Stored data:

### src/rtl/obj_centroid.sv
// obj_centroid: accumulates lit-pixel coordinates per frame and computes the object centroid
// with a serial restoring divider started at each vertical-sync rising edge.
module obj_centroid #(
  parameter int MIN_PIXELS = 16
) (
  input  logic        PClk,
  input  logic        Rst_n,
  input  logic        Binary_in,
  input  logic        VtcDe,
  input  logic        VtcVs,
  input  logic [11:0] VtcHCnt,
  input  logic [11:0] VtcVCnt,
  output logic [11:0] center_h,
  output logic [11:0] center_v,
  output logic        obj_valid,
  output logic        center_update
);
  localparam logic [2:0] IDLE   = 3'd0;
  localparam logic [2:0] CHECK  = 3'd1;
  localparam logic [2:0] DIV_H  = 3'd2;
  localparam logic [2:0] DIV_V  = 3'd3;
  localparam logic [2:0] UPDATE = 3'd4;
  localparam logic [23:0] MIN_CNT = 24'(MIN_PIXELS);
  logic [2:0]  state;
  logic        vs_q, armed, ok;
  logic [35:0] sum_h, sum_v, snap_h, snap_v, dq;
  logic [23:0] cnt, snap_cnt, rem, nrem;
  logic [5:0]  bit_cnt;
  logic [11:0] qh;
  logic        frame_end, pix, ge;
  logic [24:0] sh;
  // armed blocks a VtcVs already high at reset release from looking like a rising edge
  always_comb begin
    frame_end = VtcVs & ~vs_q & armed;
    pix       = VtcDe & Binary_in;
    sh        = {rem, dq[35]};
    ge        = sh >= {1'b0, snap_cnt};
    nrem      = ge ? 24'(sh - {1'b0, snap_cnt}) : sh[23:0];
  end
  always_ff @(posedge PClk or negedge Rst_n) begin
    if (!Rst_n) begin
      state         <= IDLE;
      vs_q          <= 1'b0;
      armed         <= 1'b0;
      ok            <= 1'b0;
      sum_h         <= '0;
      sum_v         <= '0;
      cnt           <= '0;
      snap_h        <= '0;
      snap_v        <= '0;
      snap_cnt      <= '0;
      dq            <= '0;
      rem           <= '0;
      bit_cnt       <= '0;
      qh            <= 12'hFFF;
      center_h      <= 12'hFFF;
      center_v      <= 12'hFFF;
      obj_valid     <= 1'b0;
      center_update <= 1'b0;
    end else begin
      vs_q          <= VtcVs;
      armed         <= armed | ~VtcVs;
      sum_h         <= (frame_end ? 36'd0 : sum_h) + (pix ? 36'(VtcHCnt) : 36'd0);
      sum_v         <= (frame_end ? 36'd0 : sum_v) + (pix ? 36'(VtcVCnt) : 36'd0);
      cnt           <= (frame_end ? 24'd0 : cnt) + 24'(pix);
      center_update <= state == UPDATE;
      case (state)
        IDLE: if (frame_end) begin
          snap_h   <= sum_h;
          snap_v   <= sum_v;
          snap_cnt <= cnt;
          state    <= CHECK;
        end
        CHECK: begin
          ok      <= snap_cnt >= MIN_CNT;
          dq      <= snap_cnt >= MIN_CNT ? snap_h : 36'hFFF;
          qh      <= 12'hFFF;
          rem     <= '0;
          bit_cnt <= '0;
          state   <= snap_cnt >= MIN_CNT ? DIV_H : UPDATE;
        end
        DIV_H, DIV_V: begin
          rem     <= nrem;
          dq      <= {dq[34:0], ge};
          bit_cnt <= bit_cnt + 6'd1;
          if (bit_cnt == 6'd35) begin
            bit_cnt <= '0;
            rem     <= '0;
            if (state == DIV_H) begin
              qh    <= {dq[10:0], ge};
              dq    <= snap_v;
              state <= DIV_V;
            end else begin
              state <= UPDATE;
            end
          end
        end
        UPDATE: begin
          center_h  <= qh;
          center_v  <= dq[11:0];
          obj_valid <= ok;
          state     <= IDLE;
        end
        default: state <= IDLE;
      endcase
    end
  end
endmodule

### config.mk
export PLATFORM = sky130hd
export DESIGN_NAME = obj_centroid
export DESIGN_NICKNAME = d
export VERILOG_FILES = /design/src/rtl/obj_centroid.sv
export SDC_FILE = /design/constraint.sdc
export NUM_CORES = 1
export LEC_CHECK = 0
export BUFFER_PORTS_ARGS = -buffer_cell sky130_fd_sc_hd__buf_2
export CAP_MARGIN = 10
export CORE_MARGIN = 8
export CORE_UTILIZATION = 35
export CTS_BUF_LIST = sky130_fd_sc_hd__clkbuf_4
export CTS_CLUSTER_SIZE = 10
export DETAILED_ROUTE_END_ITERATION = 7
export SETUP_SLACK_MARGIN = 0.15
export SYNTH_ARGS = -nofsm -noshare
export SYNTH_HDL_FRONTEND = slang
export SYNTH_SLANG_ARGS = --single-unit
export TNS_END_PERCENT = 50
### constraint.sdc
create_clock -name PClk -period 4.3 [get_ports PClk]
set_clock_uncertainty 0.15 [all_clocks]
set_input_delay 0.645 -clock PClk [delete_from_list [all_inputs] [get_ports PClk]]
set_output_delay 0.645 -clock PClk [all_outputs]
set_load 0.05 [all_outputs]
==> run_results.csv, run 1 <==
group,metric,value,unit
job,maxCapViolations,0,
timing,hold_slack,0.182,ns
floorplan,die_w,225,microns
grt,grt_pass1_vias,11500,
placement,dp_hpwl,24.5,mm
logic_synthesis,synth_edf_count,0,
clock_network,cts_buffers,81,
logic_synthesis,post_synth_mux_area_share,7.46,%
power,cellLeakagePower,0.00817,uW
drt,drt_iter0_drc,762,
floorplan,fp-row-count,76,
logic_synthesis,synthDistinctLibCells,65,
grt,grt_max_degree,120,
logic_synthesis,synth_top_family_by_area,"simple AND/OR/NAND/NOR gates",
finish,final_cell_mix,"dfrtp_1, nand2_1, clkbuf_4, mux2_2, nor2_1",
hold_path,hold-path-endpoint,"sum_v[0]",
drt,drc_errors,0,
grt,track_usage,14.7,%
timing,slew_headroom,17.2,%
worst_setup_path,r2r_end,"sum_v[28]",
logic_synthesis,yosysWarnings,0,
timing,rsz0062_at_grt,"false",
worst_setup_path,r2r_start,"vs_q",
timing,fmax,253,MHz
clock_network,cts_setup_buffers,0,
power,ir_drop,140,uV
clock_network,clock_latency,0.74,ns
finish,n_fill_cell,4331,
drt,drtAntennaViolNets,0,
logic_synthesis,synth.avg_cell_area,9.96,sq um
grt,antenna_found_initial,2,
logic_synthesis,ys_seq_area_share,49.5,%
logic_synthesis,synth-async-reset-ratio,100,%
timing,worst_pin_slew,1.24,ns
worst_setup_path,startpoint,"VtcVs",
worst_setup_path,cp_data_required_time,4.74,ns
worst_setup_path,crit_path_start_kind,"primary input",
clock_network,cts_tree,"yes",
clock_network,ctsLongestPathBuffers,3,
worst_setup_path,path_class,"primary input to flip-flop",
worst_setup_path,ff2ff_setup_slack,0.50,ns
placement,gp_congestion,0.851,
timing,hold_viol_final,0,
grt,overflow,0,
hold_path,hold_depth,3,
drt,dr_total_vias,11800,
finish,nNetsFinal,1707,
placement,placed_cells,2124,
timing,fin_tns_setup,0,ns
logic_synthesis,synth_xor_area_share,5.37,%
logic_synthesis,synthAdderAreaFrac,4.55,%
grt,grt_first_pass_wirelength,61.6,mm
timing,setup_viol,0,
finish,finalNonFillerCells,2264,
outcome,status,"complete, no violations",
logic_synthesis,ys.flop_type,"dfrtp_1",
drt,via_per_inst,5.19,
placement,pre_cts_slack,0.239,ns
floorplan,core,43200,sq um
timing,period_needed,3.95,ns
worst_setup_path,cp_max_fo,11,
placement,port_buffers,54,
floorplan,num_io_pins,55,
clock_network,cts_root_buf,"clkbuf_4",
floorplan,start_util,35.5,%
worst_setup_path,cp.arrival,4.39,ns
logic_synthesis,synth-compound-area-share,12.7,%
logic_synthesis,synthesis.area,15300,sq um
floorplan,die_y,225,microns
floorplan,die-area,50800,sq um
clock_network,cts_sinks,302,
logic_synthesis,synth-simple-area-share,17.3,%
finish,area_delta_synth_final,13.1,%
hold_path,hp-start,"VtcVCnt[0]",
finish,drive_above_1_share,21.7,%
drt,wl_per_cell,16.2,microns
timing,period_share,91.9,%
worst_setup_path,rr_worst_depth,12,
logic_synthesis,syn_inst,1540,
logic_synthesis,synth.ff_latch_count,302,
clock_network,htree_levels,3,
drt,drt_wl_total,36.8,mm
drt,drtPass1Iterations,4,
power,power_density,357,nW/um^2
clock_network,clkTransAtPathRegs,0.06,ns
finish,final_common_cell,"dfrtp_1",
timing,drv_slew,0,
timing,finalWorstSetupSlack,0.350,ns
worst_setup_path,cp-end-kind,"flip-flop",
logic_synthesis,syn-num-nets,1623,
hold_path,hold_path_class,"primary input to flip-flop",
worst max path at each step:
stage	end	cells after the start
after global placement	sum_v[28]	13
after floorplan	sum_v[28]	14
after global routing	sum_h[16]	13
after CTS	sum_v[28]	14
after detailed placement	sum_v[28]	13
final	sum_v[28]	14
worst max-delay path, stage by stage:
cell and delay (ns):
dlygate4sd3_1 0.58, buf_2 0.16, nand3b_1 0.26, buf_4 0.28, and2_1 0.19, fa_1 0.44
a21o_1 0.17, a21oi_1 0.23, o21bai_1 0.13, a2111oi_2 0.63, o311ai_4 0.25, nand3_2 0.20
xor2_1 0.15, nor2_1 0.05
sequential cells by signal (all words and copies together), names as in the netlist, 6 cells and up:
register	flops
snap_cnt	24
dq	36
center_h	12
sum_v	36
bit_cnt	6
qh	12
center_v	12
snap_h	36
snap_v	36
cnt	24
rem	24
sum_h	36
what timing repair did:
item                                   4_1_cts  5_1_grt
setup endpoints to repair                    0        0
hold buffers                                 2        0
gates resized for setup                      0        0
endpoints found under the hold margin       61        0
kinds of logic (layout without fill, tap and decap cells):
logic type      after synthesis  in the layout
compound gates              308            308
xor+xnor                     94             94
mux                         102            102
simple gates                556            556
buf+inv                     124            262
fa+ha+maj                    54             54
other cells                   0              1
flops                       302            302
metal layers:
layer / routed length [microns] / vias to the layer above / global-route usage, %
met5: 0 / - / 0
met4: 661 / 0 / 4.55
met3: 1710 / 63 / 3.15
met2: 16300 / 254 / 21.8
met1: 18100 / 5761 / 21.2
li1: - / 5677 / -
final cells by class:
class,instances,area [sq um],area share (%)
Antenna cell,1,2.50,0.0144
Clock buffer,122,916,5.28
Clock inverter,15,114,0.656
Inverter,44,165,0.952
Multi-Input combinational cell,1114,7300,42.0
Sequential cell,302,7600,43.8
Tap cell,585,732,4.22
Timing Repair Buffer,81,526,3.03
where the power goes:
part	total (uW)	switching (uW)	internal, uW
registers	3040	83.4	2960
clock network	2580	1180	1400
logic	563	337	225
total	6190	1600	4590
Yosys cell counts, drive strengths merged (14+ instances only):
cell type	instances	area, sq um
xor2	50	438
a21o	14	105
clkbuf	71	267
nand2	218	818
and3	42	268
and2	33	206
o21ai	89	449
a21oi	85	425
o311ai	20	193
nand3	75	385
mux2	99	1110
nand4	17	106
dfstp	36	946
xnor2	44	385
inv	44	165
nor3	14	91.3
ha	51	638
nor2	90	338
nor4	16	100
a31oi	28	175
dfrtp	266	6660
o31ai	14	110
through the flow:
stage	power [uW]	cell area [sq um]	util (%)
after global placement	3640	16300	37.8
after CTS	6290	17400	40.2
final	6190	17400	40.2
after detailed placement	3650	16300	37.8
after floorplan	3440	15300	-
after global routing	6530	17400	40.2
No activity file was read; power rests on OpenSTA's default activity.
==> run 2, diff against run 1 <==
- MAX_ROUTING_LAYER: default -> met4
==> run 2 against run 1 <==
Net effect: register-to-register slack is essentially flat; total power is essentially flat; sequential power barely moved; fmax up 0.15%; sequential share of layout area is 0.070 points lower; die area unchanged; cell area increased by 0.16%.
==> run_results.csv, run 2 (synthesized netlist as in run 1, its figures left out) <==
group,metric,value,unit
outcome,status,"complete, no violations",
grt,overflow,0,
worst_setup_path,path_class,"primary input to flip-flop",
timing,period_needed,3.94,ns
drt,drtAntennaViolNets,0,
timing,hold_slack,0.173,ns
drt,drt_iter0_drc,857,
worst_setup_path,cp_max_fo,11,
timing,drv_slew,0,
drt,drtPass1Iterations,4,
finish,nNetsFinal,1708,
timing,worst_pin_slew,1.14,ns
power,power_switching,1600,uW
drt,dr_total_vias,11700,
drt,drc_errors,0,
drt,wl_met3,1.67,mm
clock_network,clock_latency,0.75,ns
power,power_density,356,nW/um^2
power,seq_power_share,49.1,%
clock_network,cts_root_buf,"clkbuf_4",
timing,slew_headroom,23.8,%
clock_network,cts_tree,"yes",
timing,setup_viol,0,
timing,fin_tns_setup,0,ns
finish,drive_above_1_share,21.7,%
clock_network,htree_levels,3,
drt,highest_layer,"met4",
timing,hold_viol_final,0,
power,p_clk_share,41.8,%
clock_network,cts_buffers,81,
drt,met2_length,16.4,mm
placement,gp_congestion,0.863,
job,maxCapViolations,0,
floorplan,core,43200,sq um
drt,wl_per_cell,16.3,microns
grt,grt_max_degree,120,
finish,final_cell_mix,"dfrtp_1, nand2_1, clkbuf_4, mux2_2, nor2_1",
finish,area_delta_synth_final,13.3,%
clock_network,ctsLongestPathBuffers,3,
clock_network,cts_sinks,302,
floorplan,fp-row-count,76,
floorplan,die_w,225,microns
floorplan,start_util,35.5,%
floorplan,num_io_pins,55,
finish,final_common_cell,"dfrtp_1",
drt,wl_met1,18.2,mm
timing,period_share,91.7,%
power,swShare,25.9,%
power,pwr-share-comb,9.1,%
placement,dp_hpwl,24.5,mm
floorplan,die-area,50800,sq um
clock_network,clkTransAtPathRegs,0.06,ns
grt,grt_pass1_vias,11500,
worst_setup_path,cp_data_required_time,4.74,ns
floorplan,die_y,225,microns
worst_setup_path,cp-end-kind,"flip-flop",
drt,drt_wl_total,36.9,mm
power,ir_drop,140,uV
hold_path,hold_path_class,"primary input to flip-flop",
grt,grt_first_pass_wirelength,61.7,mm
power,internal_power,4590,uW
placement,port_buffers,54,
grt,antenna_found_initial,2,
worst_setup_path,crit_path_start_kind,"primary input",
finish,n_fill_cell,4329,
grt,track_usage,15.2,%
drt,via_per_inst,5.18,
clock_network,ctsResizeCount,0,
timing,fmax,254,MHz
power,cellLeakagePower,0.00818,uW
worst_setup_path,cp.arrival,4.39,ns
timing,rsz0062_at_grt,"false",
[run 2: cell count changes in the layout (fill, tap and decap cells not counted), sizes merged]
cell	before	now
buf	79	80
[run 2: power groups by stage]
stage / sequential [uW] / clock [uW] / combinational (uW)
floorplan: 3040 / 0 / 396
global placement: 3090 / 0 / 551
detailed placement: 3090 / 0 / 563
CTS: 3040 / 2680 / 570
global route: 3050 / 2840 / 642
finish: 3040 / 2590 / 563
[run 2: metal layers]
metal  vias up  GRT usage, %
met1      5738          21.4
met2       251          21.7
met3        64          3.18
met5         -             -
met4         0          4.55
li1       5672             -
[run 2: through the flow]
| step | worst slack [ns] | instance area, sq um | utilization (%) | power (uW) | cells |
|---|---|---|---|---|---|
| 3_5_place_dp | 0.239 | 16300 | 37.8 | 3650 | 2124 |
| 6_report | 0.356 | 17400 | 40.3 | 6190 | 2265 |
| 5_1_grt | 0.167 | 17400 | 40.3 | 6530 | 2265 |
| 3_3_place_gp | 0.294 | 16300 | 37.8 | 3640 | 2124 |
| 2_1_floorplan | 0.592 | 15300 | - | 3440 | 1540 |
| 4_1_cts | 0.414 | 17400 | 40.2 | 6290 | 2263 |
[run 2: worst max-delay path, cell delays in order]
cell and delay (ns):
dlygate4sd3_1 0.58, buf_2 0.16, nand3b_1 0.27, buf_4 0.28, and2_1 0.19, fa_1 0.44
a21o_1 0.17, a21oi_1 0.23, o21bai_1 0.13, a2111oi_2 0.63, o311ai_4 0.25, nand3_2 0.20
xor2_1 0.15, nor2_1 0.05
[run 2: area by class of cell]
cell class	count	area, sq um	area share (%)
Antenna cell	1	2.50	0.0144
Clock inverter	15	114	0.655
Tap cell	585	732	4.21
Inverter	44	165	0.950
Multi-Input combinational cell	1114	7300	42.0
Timing Repair Buffer	82	553	3.18
Sequential cell	302	7600	43.7
Clock buffer	122	916	5.27
[run 2: timing repair]
| action | 4_1_cts | 5_1_grt |
|---|---|---|
| buffers inserted | 0 | 0 |
| hold buffers | 2 | 0 |
| hold endpoints to repair | 61 | 0 |
[run 2: path summary, 6_finish.rpt]
| path | start | end | slack, ns | cells after the start |
|---|---|---|---|---|
| max | VtcVs | sum_v[28] | 0.36 | 14 |
| min | VtcVCnt[0] | sum_v[0] | 0.17 | 3 |
| max reg2reg | vs_q | sum_v[28] | 0.50 | 12 |
| min reg2reg | dq[30] | dq[30] | 0.33 | 2 |
| max in group asynchronous | Rst_n | snap_v[6] | 2.59 | 3 |
| min in group asynchronous | Rst_n | rem[14] | 0.38 | 2 |
==> run 3, diff against run 2 <==
--- a/config.mk
+++ b/config.mk
@@ -13,4 +13,5 @@
 export CTS_CLUSTER_SIZE = 10
 export DETAILED_ROUTE_END_ITERATION = 7
+export HOLD_SLACK_MARGIN = 0.02
 export MAX_ROUTING_LAYER = met4
 export SETUP_SLACK_MARGIN = 0.15
==> constraint.sdc (replaced) <==
create_clock -name PClk -period 4.3 [get_ports PClk]
set_clock_uncertainty 0.15 [all_clocks]
set_input_delay 0.215 -clock PClk [delete_from_list [all_inputs] [get_ports PClk]]
set_output_delay 0.215 -clock PClk [all_outputs]
set_load 0.05 [all_outputs]
==> run 3 against run 2 <==
Net effect: register-to-register slack lost 0.04 ns; cell area grew 1.7%; count of clock-buffer cells in the layout grew 9; routed wire length shrank 0.26%; critical endpoint is now sum_v[10]; final cell count grew 1.4%; sequential share of layout area shrank 0.72 points; highest routed layer unchanged; largest cell class unchanged.
==> run_results.csv, run 3 (synthesized netlist as in run 1, its figures left out) <==
group,metric,value,unit
timing,fmax,249,MHz
clock_network,clkTransAtPathRegs,0.06,ns
timing,period_share,93.2,%
outcome,status,"complete, no violations",
finish,final_cell_mix,"dfrtp_1, nand2_1, clkbuf_4, mux2_2, nor2_1",
clock_network,cts_root_buf,"clkbuf_4",
timing,rsz0062_at_grt,"false",
placement,gp_congestion,0.839,
worst_setup_path,r2r_start,"vs_q",
grt,grt_pass1_vias,11800,
timing,setup_viol,0,
drt,drtAntennaViolNets,0,
floorplan,num_io_pins,55,
drt,dr_total_vias,11800,
power,cellLeakagePower,0.00831,uW
worst_setup_path,cp.arrival,4.43,ns
floorplan,core,43200,sq um
grt,antenna_found_initial,1,
grt,grt_max_degree,122,
worst_setup_path,rr_worst_depth,12,
finish,nNetsFinal,1737,
worst_setup_path,cp_data_required_time,4.72,ns
placement,placed_cells,2120,
clock_network,cts_sinks,302,
timing,worst_pin_slew,1.15,ns
placement,port_buffers,54,
worst_setup_path,startpoint,"Binary_in",
worst_setup_path,cp-endpoint,"sum_v[10]",
timing,period_needed,4.01,ns
floorplan,die_w,225,microns
grt,overflow,0,
placement,dp_hpwl,24.4,mm
power,ir_drop,165,uV
floorplan,fp-row-count,76,
drt,via_per_inst,5.12,
drt,drt_iter0_drc,789,
power,power_density,353,nW/um^2
clock_network,ctsLongestPathBuffers,3,
timing,finalWorstSetupSlack,0.291,ns
floorplan,start_util,35.5,%
drt,wl_per_cell,16.0,microns
worst_setup_path,r2r_end,"sum_v[10]",
placement,pre_cts_slack,0.436,ns
clock_network,cts_buffers,81,
timing,slew_headroom,23.0,%
timing,drv_slew,0,
worst_setup_path,cp_max_fo,25,
finish,drive_above_1_share,21.8,%
worst_setup_path,cp-end-kind,"flip-flop",
timing,fin_tns_setup,0,ns
grt,track_usage,15.0,%
floorplan,die-area,50800,sq um
clock_network,htree_levels,3,
worst_setup_path,path_class,"primary input to flip-flop",
clock_network,clock_latency,0.69,ns
worst_setup_path,ff2ff_setup_slack,0.46,ns
grt,grt_first_pass_wirelength,61.4,mm
drt,drtPass1Iterations,5,
clock_network,cts_tree,"yes",
job,maxCapViolations,0,
finish,area_delta_synth_final,15.2,%
drt,drt_wl_total,36.8,mm
finish,finalNonFillerCells,2297,
finish,final_common_cell,"dfrtp_1",
hold_path,hold_path_class,"primary input to flip-flop",
timing,hold_viol_final,0,
drt,drc_errors,0,
worst_setup_path,crit_path_start_kind,"primary input",
floorplan,die_y,225,microns
==> run 3: worst min-delay path by stage <==
stage                 from   endpoint  slack [ns]  cells after the start
2_1_floorplan        Rst_n      armed       -0.23                      0
3_3_place_gp         Rst_n    rem[18]        0.09                      1
3_5_place_dp         Rst_n    rem[18]        0.09                      1
4_1_cts        VtcHCnt[11]  sum_h[11]        0.02                      4
5_1_grt        VtcHCnt[11]  sum_h[11]        0.08                      4
6_report             VtcDe   sum_h[0]        0.10                      3
==> run 3: what timing repair did <==
action | CTS | global route
hold buffers | 31 | 0
resized for setup | 0 | 0
hold endpoints to repair | 246 | 0
setup endpoints to repair | 0 | 12
setup buffers | 0 | 5
==> run 3: cell type report <==
class                      instances  area, sq um
fill                            4228        25500
sequential                       302         7600
multi-input combinational       1114         7300
clock buffer                     131          983
timing repair buffer             111          828
tap                              585          732
inverter                          44          165
clock inverter                     8         61.3
antenna                            2         5.00
==> run 3: through the flow <==
stage                     util [%]  hold slack (ns)  instance area (sq um)  power, uW
final                         40.9            0.101                  17700       6240
after floorplan                  -           -0.231                  15300       3440
after global placement        37.7           0.0910                  16300       3650
after CTS                     40.8           0.0207                  17600       6340
after global routing          40.9           0.0848                  17700       6580
after detailed placement      37.7           0.0916                  16300       3660
==> run 3: power breakdown <==
part           switching [uW]  internal, uW
clock                    1170          1420
combinational             341           250
sequential               98.5          2960
==> run 3: per-layer routing <==
| metal | GRT usage (%) | share of wire [%] |
|---|---|---|
| met2 | 22.1 | 44 |
| met1 | 20.6 | 50 |
| met4 | 4.91 | 2.2 |
| met5 | - | 0 |
| met3 | 2.93 | 3.8 |
==> run 3: critical path, stage by stage <==
cell and delay [ns]:
dlygate4sd3_1 0.54, buf_2 0.25, and3_1 0.19, dlygate4sd3_1 0.56, ha_1 0.23, fa_1 0.40
a21o_1 0.17, a21oi_1 0.22, o21bai_1 0.13, a2111oi_2 0.62, o31ai_1 0.17, xor2_1 0.17
dlygate4sd3_1 0.57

WHAT IS REQUIRED:
Out of the entries above, write out only the lines between the line holding "finish,area_delta_synth_final,13.3,%" and the line holding "power,internal_power,4590,uW", inclusive, each exactly as given.

SOLUTION TO THE PROBLEM:
finish,area_delta_synth_final,13.3,%
clock_network,ctsLongestPathBuffers,3,
clock_network,cts_sinks,302,
floorplan,fp-row-count,76,
floorplan,die_w,225,microns
floorplan,start_util,35.5,%
floorplan,num_io_pins,55,
finish,final_common_cell,"dfrtp_1",
drt,wl_met1,18.2,mm
timing,period_share,91.7,%
power,swShare,25.9,%
power,pwr-share-comb,9.1,%
placement,dp_hpwl,24.5,mm
floorplan,die-area,50800,sq um
clock_network,clkTransAtPathRegs,0.06,ns
grt,grt_pass1_vias,11500,
worst_setup_path,cp_data_required_time,4.74,ns
floorplan,die_y,225,microns
worst_setup_path,cp-end-kind,"flip-flop",
drt,drt_wl_total,36.9,mm
power,ir_drop,140,uV
hold_path,hold_path_class,"primary input to flip-flop",
grt,grt_first_pass_wirelength,61.7,mm
power,internal_power,4590,uW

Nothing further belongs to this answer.